*The data:*
********

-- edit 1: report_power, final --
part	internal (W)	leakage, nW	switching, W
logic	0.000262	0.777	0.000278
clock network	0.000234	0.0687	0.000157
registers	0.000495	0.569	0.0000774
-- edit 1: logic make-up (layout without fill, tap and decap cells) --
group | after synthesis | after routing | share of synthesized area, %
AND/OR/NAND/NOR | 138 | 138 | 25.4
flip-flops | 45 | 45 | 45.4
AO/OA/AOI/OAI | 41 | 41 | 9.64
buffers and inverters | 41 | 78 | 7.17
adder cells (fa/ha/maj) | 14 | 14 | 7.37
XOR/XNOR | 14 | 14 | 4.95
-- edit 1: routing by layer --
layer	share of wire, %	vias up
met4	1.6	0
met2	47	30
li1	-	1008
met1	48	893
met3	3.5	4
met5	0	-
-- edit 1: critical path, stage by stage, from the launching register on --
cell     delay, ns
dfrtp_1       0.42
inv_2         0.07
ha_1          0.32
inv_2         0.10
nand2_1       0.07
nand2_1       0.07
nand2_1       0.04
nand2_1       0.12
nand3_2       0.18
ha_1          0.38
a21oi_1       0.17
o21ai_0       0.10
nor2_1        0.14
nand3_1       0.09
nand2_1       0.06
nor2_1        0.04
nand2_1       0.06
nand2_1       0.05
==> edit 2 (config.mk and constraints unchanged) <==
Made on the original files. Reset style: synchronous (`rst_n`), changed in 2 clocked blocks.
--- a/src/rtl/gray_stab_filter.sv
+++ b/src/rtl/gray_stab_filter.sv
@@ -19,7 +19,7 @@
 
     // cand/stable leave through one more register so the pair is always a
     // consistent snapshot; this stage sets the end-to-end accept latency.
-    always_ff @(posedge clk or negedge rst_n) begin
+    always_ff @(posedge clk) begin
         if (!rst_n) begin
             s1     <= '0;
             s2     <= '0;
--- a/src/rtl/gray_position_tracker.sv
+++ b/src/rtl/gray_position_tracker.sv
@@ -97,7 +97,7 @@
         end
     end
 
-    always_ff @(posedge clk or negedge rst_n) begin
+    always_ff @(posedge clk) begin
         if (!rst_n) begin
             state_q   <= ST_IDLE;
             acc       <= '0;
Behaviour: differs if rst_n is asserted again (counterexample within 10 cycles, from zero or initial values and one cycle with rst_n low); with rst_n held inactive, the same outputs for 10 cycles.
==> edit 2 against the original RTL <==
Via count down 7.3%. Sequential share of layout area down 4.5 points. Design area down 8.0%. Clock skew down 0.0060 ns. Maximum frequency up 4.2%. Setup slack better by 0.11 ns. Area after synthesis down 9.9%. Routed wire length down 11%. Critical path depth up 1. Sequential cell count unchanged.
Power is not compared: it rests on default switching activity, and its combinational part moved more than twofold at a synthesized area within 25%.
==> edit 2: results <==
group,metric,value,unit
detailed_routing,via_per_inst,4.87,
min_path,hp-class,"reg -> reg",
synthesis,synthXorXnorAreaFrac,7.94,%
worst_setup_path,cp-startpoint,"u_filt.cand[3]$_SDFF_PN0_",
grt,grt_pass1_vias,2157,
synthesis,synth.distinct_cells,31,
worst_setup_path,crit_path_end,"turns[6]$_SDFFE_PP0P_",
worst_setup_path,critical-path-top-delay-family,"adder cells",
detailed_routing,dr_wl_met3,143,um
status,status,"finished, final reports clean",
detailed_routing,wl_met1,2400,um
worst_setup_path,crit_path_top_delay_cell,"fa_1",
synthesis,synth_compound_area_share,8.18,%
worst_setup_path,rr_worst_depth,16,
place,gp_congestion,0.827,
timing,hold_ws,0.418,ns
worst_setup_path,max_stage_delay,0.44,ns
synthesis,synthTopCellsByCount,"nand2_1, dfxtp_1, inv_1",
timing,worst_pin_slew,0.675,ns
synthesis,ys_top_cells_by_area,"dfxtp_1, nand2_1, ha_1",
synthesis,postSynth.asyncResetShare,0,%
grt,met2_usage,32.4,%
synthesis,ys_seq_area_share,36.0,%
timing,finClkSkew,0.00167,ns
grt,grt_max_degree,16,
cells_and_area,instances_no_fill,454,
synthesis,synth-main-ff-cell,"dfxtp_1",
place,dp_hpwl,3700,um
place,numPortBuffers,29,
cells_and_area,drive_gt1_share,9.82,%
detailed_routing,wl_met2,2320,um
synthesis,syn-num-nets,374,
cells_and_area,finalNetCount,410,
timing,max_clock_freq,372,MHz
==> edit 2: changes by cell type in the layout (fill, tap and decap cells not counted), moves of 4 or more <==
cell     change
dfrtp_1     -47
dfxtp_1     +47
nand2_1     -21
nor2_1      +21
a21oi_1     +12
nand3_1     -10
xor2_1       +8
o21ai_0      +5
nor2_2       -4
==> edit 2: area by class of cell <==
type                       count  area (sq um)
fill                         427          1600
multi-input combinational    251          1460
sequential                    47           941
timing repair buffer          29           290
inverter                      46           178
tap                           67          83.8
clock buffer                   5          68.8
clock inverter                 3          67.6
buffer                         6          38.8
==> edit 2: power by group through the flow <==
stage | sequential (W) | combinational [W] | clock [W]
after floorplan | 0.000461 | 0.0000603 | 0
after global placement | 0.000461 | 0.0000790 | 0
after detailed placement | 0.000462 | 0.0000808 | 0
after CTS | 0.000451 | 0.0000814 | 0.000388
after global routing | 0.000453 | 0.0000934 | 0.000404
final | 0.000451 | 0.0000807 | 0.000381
==> config.mk <==
export PLATFORM = sky130hd
export DESIGN_NAME = rvsteel_bus_initiator
export DESIGN_NICKNAME = d
export VERILOG_FILES = /design/src/rtl/rvsteel_bus_initiator_pkg.sv /design/src/rtl/rvsteel_bus_initiator.sv
export SDC_FILE = /design/constraint.sdc
export NUM_CORES = 1
export LEC_CHECK = 0
export ABC_AREA = 1
export ABC_CLOCK_PERIOD_IN_PS = 1600
export BUFFER_PORTS_ARGS = -buffer_cell sky130_fd_sc_hd__buf_2
export CORE_MARGIN = 2
export CORE_UTILIZATION = 45
export CTS_BUF_LIST = sky130_fd_sc_hd__clkbuf_4 sky130_fd_sc_hd__clkbuf_8 sky130_fd_sc_hd__clkbuf_16
export CTS_CLUSTER_SIZE = 10
export DETAILED_ROUTE_END_ITERATION = 16
export GPL_ROUTABILITY_DRIVEN = 0
export PLACE_DENSITY = 0.79
export SYNTH_ARGS = -nofsm -noshare
export SYNTH_HDL_FRONTEND = slang
export SYNTH_SLANG_ARGS = --single-unit
==> constraint.sdc <==
create_clock -name clock -period 1.6 [get_ports clock]
set_input_delay 0.16 -clock clock [delete_from_list [all_inputs] [get_ports clock]]
set_output_delay 0.16 -clock clock [all_outputs]
set_load 0.05 [all_outputs]
==> src/rtl/rvsteel_bus_initiator_pkg.sv <==
// Shared RISC-V Steel IO bus constants used by the initiator, the peripherals and the interconnect.
package rvsteel_bus_initiator_pkg;

    localparam int BUS_DATA_WIDTH = 32;
    localparam int BUS_STRB_WIDTH = BUS_DATA_WIDTH / 8;

    typedef logic [BUS_DATA_WIDTH-1:0] bus_data_t;
    typedef logic [BUS_STRB_WIDTH-1:0] bus_strb_t;

endpackage

==> src/rtl/rvsteel_bus_initiator.sv <==
// Bus initiator: turns a valid/ready command stream into single IO bus transactions
// and returns read data or a timeout error on a valid/ready response stream.
module rvsteel_bus_initiator
    import rvsteel_bus_initiator_pkg::*;
#(
    parameter int ADDR_WIDTH     = 32,
    parameter int TIMEOUT_CYCLES = 16
) (
    input  logic                  clock,
    input  logic                  reset,
    input  logic                  cmd_valid,
    output logic                  cmd_ready,
    input  logic                  cmd_write,
    input  logic [ADDR_WIDTH-1:0] cmd_address,
    input  bus_data_t             cmd_wdata,
    input  bus_strb_t             cmd_strobe,
    output logic                  rsp_valid,
    input  logic                  rsp_ready,
    output bus_data_t             rsp_rdata,
    output logic                  rsp_error,
    output logic [ADDR_WIDTH-1:0] rw_address,
    input  bus_data_t             read_data,
    output logic                  read_request,
    input  logic                  read_response,
    output bus_data_t             write_data,
    output bus_strb_t             write_strobe,
    output logic                  write_request,
    input  logic                  write_response
);

    typedef enum logic [1:0] {
        IDLE = 2'd0,
        WAIT = 2'd1,
        RESP = 2'd2
    } state_t;

    // A zero timeout still needs a one-bit counter so the vector stays legal.
    localparam bit              TIMEOUT_EN  = (TIMEOUT_CYCLES != 0);
    localparam int              CNT_W       = TIMEOUT_EN ? $clog2(TIMEOUT_CYCLES + 1) : 1;
    localparam logic [CNT_W-1:0] TIMEOUT_LIM = CNT_W'(TIMEOUT_CYCLES);

    state_t                  state_q, state_d;
    logic [ADDR_WIDTH-1:0]   addr_q, addr_d;
    bus_data_t               wdata_q, wdata_d;
    bus_strb_t               strobe_q, strobe_d;
    logic                    is_write_q, is_write_d;
    logic                    rd_req_q, rd_req_d;
    logic                    wr_req_q, wr_req_d;
    logic                    rsp_valid_q, rsp_valid_d;
    logic                    rsp_error_q, rsp_error_d;
    bus_data_t               rsp_rdata_q, rsp_rdata_d;
    logic [CNT_W-1:0]        cnt_q, cnt_d;

    logic                    bus_rsp;
    logic [CNT_W-1:0]        cnt_inc;

    // Only the response type matching the outstanding command counts.
    assign bus_rsp = is_write_q ? write_response : read_response;
    assign cnt_inc = cnt_q + 1'b1;

    always_comb begin
        state_d     = state_q;
        addr_d      = addr_q;
        wdata_d     = wdata_q;
        strobe_d    = strobe_q;
        is_write_d  = is_write_q;
        rd_req_d    = 1'b0;
        wr_req_d    = 1'b0;
        rsp_valid_d = rsp_valid_q;
        rsp_error_d = rsp_error_q;
        rsp_rdata_d = rsp_rdata_q;
        cnt_d       = cnt_q;

        unique case (state_q)
            IDLE: begin
                if (cmd_valid) begin
                    addr_d     = cmd_address;
                    wdata_d    = cmd_wdata;
                    strobe_d   = cmd_strobe;
                    is_write_d = cmd_write;
                    rd_req_d   = ~cmd_write;
                    wr_req_d   = cmd_write;
                    cnt_d      = '0;
                    state_d    = WAIT;
                end
            end
            WAIT: begin
                // A response arriving on the timeout cycle takes priority over the error.
                if (bus_rsp) begin
                    rsp_valid_d = 1'b1;
                    rsp_error_d = 1'b0;
                    rsp_rdata_d = is_write_q ? '0 : read_data;
                    state_d     = RESP;
                end else if (TIMEOUT_EN && (cnt_inc == TIMEOUT_LIM)) begin
                    rsp_valid_d = 1'b1;
                    rsp_error_d = 1'b1;
                    rsp_rdata_d = '0;
                    state_d     = RESP;
                end else if (TIMEOUT_EN) begin
                    cnt_d = cnt_inc;
                end
            end
            RESP: begin
                if (rsp_ready) begin
                    rsp_valid_d = 1'b0;
                    state_d     = IDLE;
                end
            end
            default: begin
                state_d = IDLE;
            end
        endcase
    end

    always_ff @(posedge clock) begin
        if (reset) begin
            state_q     <= IDLE;
            addr_q      <= '0;
            wdata_q     <= '0;
            strobe_q    <= '0;
            is_write_q  <= 1'b0;
            rd_req_q    <= 1'b0;
            wr_req_q    <= 1'b0;
            rsp_valid_q <= 1'b0;
            rsp_error_q <= 1'b0;
            rsp_rdata_q <= '0;
            cnt_q       <= '0;
        end else begin
            state_q     <= state_d;
            addr_q      <= addr_d;
            wdata_q     <= wdata_d;
            strobe_q    <= strobe_d;
            is_write_q  <= is_write_d;
            rd_req_q    <= rd_req_d;
            wr_req_q    <= wr_req_d;
            rsp_valid_q <= rsp_valid_d;
            rsp_error_q <= rsp_error_d;
            rsp_rdata_q <= rsp_rdata_d;
            cnt_q       <= cnt_d;
        end
    end

    assign cmd_ready     = (state_q == IDLE);
    assign rsp_valid     = rsp_valid_q;
    assign rsp_error     = rsp_error_q;
    assign rsp_rdata     = rsp_rdata_q;
    assign rw_address    = addr_q;
    assign write_data    = wdata_q;
    assign write_strobe  = strobe_q;
    assign read_request  = rd_req_q;
    assign write_request = wr_req_q;

endmodule
Yosys cells after proc, flatten, opt, wreduce, memory -nomap -nowiden
Cells that the tools add are included.
- bits in registers: 112
- logic and storage cells: 51
- add/sub/neg operators: 1
- muxes and demuxes: 18
- eq/ne operators: 8
- bitwise gates (word level): 3
- reductions and logical operators: 10
- operators by type and width (kind ; count):
    two-way mux 32 bit ; 3
    two-way mux 5 bit ; 3
    case mux 5 bit (2 select lines) ; 1
    two-way mux 2 bit ; 4
    inequality test 2 bit (second input constant) ; 4
    case mux 2 bit (3 select lines) ; 1
    AND reduction 3 bit ; 2
    nonzero test 2 bit ; 3
    adder 5 x 1 -> 5 bit (second input constant) ; 1
    equality test 5 bit (second input constant) ; 1
    two-way mux 1 bit ; 5
    AND reduction 2 bit ; 2
    AND reduction 4 bit ; 1
    inequality test 3 bit (second input constant) ; 1
    NOT 1 bit ; 3
    OR reduction 3 bit ; 1
    equality test 2 x 1 -> 1 bit (second input constant) ; 1
    equality test 2 bit (second input constant) ; 1
    logical NOT 2 bit ; 1
    case mux 1 bit (2 select lines) ; 1

Logic depth before layout (Yosys ltp)
Gate-level depths: netlist (run 1).
- depth in word-level cells: 5
- gate-level depth with buffers: 11

Least setup slack after synthesis (run 1)
Ideal clock, no wire load.
- path type: reg2reg
- start: register state_q[1]
- end: register wdata_q[19], in the netlist write_data[19]
- clock period less this slack: 1945 ps
- cell stages (with the launch flop): 8
- data arrival time: 1880 ps
- path slack: -345 ps
- cell sequence: dfxtp_1 -> nor2_1 -> nand2_1 -> inv_2 -> buf_2 -> buf_2 -> nor2_1 -> nor2_1
- longest elaborated chain between the ends: 2
- ends and longest elaborated chain (item ; RTL line ; RTL):
    start: declaration ; rvsteel_bus_initiator.sv:42 ; state_t state_q, state_d;
    start signal: assignment ; rvsteel_bus_initiator.sv:129 ; state_q <= state_d;
    logical NOT 2 bit ; n/a ;
    named net cmd_ready ; rvsteel_bus_initiator.sv:12 ; output logic cmd_ready,
    AND reduction 2 bit (no source line) ; n/a ;
    end signal: assignment ; rvsteel_bus_initiator.sv:131 ; wdata_q <= wdata_d;
    end: declaration ; rvsteel_bus_initiator.sv:44 ; bus_data_t wdata_q, wdata_d;
The timed path passes the listed nets, and every way through them passes these cells.
A chain may end at the register's enable or synchronous reset.

Final worst setup path (run 1)
- start: register state_q[0]
- end: register rsp_rdata_q[30], in the netlist rsp_rdata[30]
- longest elaborated chain between the ends: 2
- ends and longest elaborated chain (item ; RTL line ; RTL):
    equality test 2 x 1 -> 1 bit ; rvsteel_bus_initiator.sv:74 ; unique case (state_q)
    AND reduction 2 bit (no source line) ; n/a ;
    end signal: assignment ; rvsteel_bus_initiator.sv:138 ; rsp_rdata_q <= rsp_rdata_d;
    end: declaration ; rvsteel_bus_initiator.sv:51 ; bus_data_t rsp_rdata_q, rsp_rdata_d;
Every way passes these cells.

==> flow_summary.toml, run 1 <==
[status]
status = "complete, no violations"

[critical_path]
ff2ff_path_depth = 8
r2r_start = "state_q[0]"
path_max_fanout = 18
criticalPathCategory = "reg2reg"
required_ns = 1.85
cp_cell_sequence = "inv_1 -> nor2_4 -> nand2_1 -> nand2_8 -> buf_12 -> nand2_1 -> nand2_1 -> nor2_1"
cp_slowest_cell = "dfxtp_1"
setup.worst_path.start_class = "register"
arrival_ns = 1.74
critPathBufInv = 2
r2r-end = "rsp_rdata[30]"
critPathTopFamily = "simple AND/OR/NAND/NOR gates"
cp_common_cell = "nand2_1"
r2r_slack_ns = 0.11
critical_path.max_stage_delay_ns = 0.39
end_kind = "register"

[routing]
firstDrtPassIters = 4
detail_route.wl_per_cell_um = 12.16
vias = 4357
drc_errors = 0
routed_wl_um = 11080
drtIter0Drc = 224
vias_per_cell = 4.783
ant_nets = 0

[power]
clockPowerShare = 0.229
cellPowerDensity_mw_per_mm2 = 1180
p_sw_w = 0.002566
switching_share = 0.3798
ir_drop_mv = 0.7457
leakage_nw = 2.933
total_power_w = 0.006757
seq_power_share = 0.472
pwr-share-comb = 0.299
cellInternalPower_w = 0.004190

[synth]
yosys-top-cells-area = "dfxtp_1 (53%), nor2_1 (19%), nand2_1 (10%)"
ys_warn_count = 0
synth_area_mm2 = 0.004240
syn_avg_cell_area_um2 = 7.127
seq_area_frac_synth = 0.5288
ys_types = 19
synth-seq-cells = 112
syn-instance-count = 595
syn-num-nets = 703
synth_top_area_cell = "dfxtp_1"
yosys.area.top_type_share = 0.5288

[timing]
finalMaxSlewViolations = 0
fmax_mhz = 673.2
setup_viol = 0
worst_clock_skew_ns = 0.01437
worst-slew-pin-transition_ns = 0.4114
fin_crit_sh = 0.9284
slew_headroom = 0.7257
min_period_ns = 1.485
hold_violations = 0
hold_slack_ns = 0.04549

[min_path]
min_path_type = "in2reg"
min_to = "rw_address[0]"
min_path_cells = 3
hp-start = "cmd_address[0]"

[global_route]
grt_overflow = 0
grt_first_pass_wirelength_um = 17350
grt_max_degree = 75
grt_usage = 0.2087
grt_pass1_vias = 3938
antenna_found_initial = 0

[placement]
dp_hpwl_um = 7687
placed_area_mm2 = 0.005390
portBuffers = 211
place_inst = 889

[cells_and_area]
antenna_cells = 0
drive_above_1_share = 0.3188
layout.cells.non_filler = 911
area_growth_pct = 35.05
postLayoutCellArea_mm2 = 0.005727
multiInputGateArea_mm2 = 0.001810
layout_commonest_cell = "nor2_1"
mostFrequentLayoutCells = "nor2_1 (218), buf_2 (211), nand2_1 (112)"
nFillCells = 828
num-nets-final = 903
seq_area_mm2 = 0.002248
fin_util = 0.6227

[cts]
path_clk_slew_ns = 0.11
htreeDepth = 3
cts_tree = "done"
clockBufferDepth = 2
root_buffer = "clkbuf_8"
cts_num_sinks = 112
cts_inserted_buffers = 9
clk_latency_ns = 0.36

[die]
die_h_um = 101.1
dieArea_mm2 = 0.01022
ios = 212
fp.dieW_um = 101.1
floorplan.initialDensity = 0.4611
rows = 35
core-area_mm2 = 0.009196

[flow_run]
drv_cap = 0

********

Copy out only the lines of the records above from the one with "-- edit 1: routing" through the one with "is always a", exactly as they stand, both included.

-- edit 1: routing by layer --
layer	share of wire, %	vias up
met4	1.6	0
met2	47	30
li1	-	1008
met1	48	893
met3	3.5	4
met5	0	-
-- edit 1: critical path, stage by stage, from the launching register on --
cell     delay, ns
dfrtp_1       0.42
inv_2         0.07
ha_1          0.32
inv_2         0.10
nand2_1       0.07
nand2_1       0.07
nand2_1       0.04
nand2_1       0.12
nand3_2       0.18
ha_1          0.38
a21oi_1       0.17
o21ai_0       0.10
nor2_1        0.14
nand3_1       0.09
nand2_1       0.06
nor2_1        0.04
nand2_1       0.06
nand2_1       0.05
==> edit 2 (config.mk and constraints unchanged) <==
Made on the original files. Reset style: synchronous (`rst_n`), changed in 2 clocked blocks.
--- a/src/rtl/gray_stab_filter.sv
+++ b/src/rtl/gray_stab_filter.sv
@@ -19,7 +19,7 @@
 
     // cand/stable leave through one more register so the pair is always a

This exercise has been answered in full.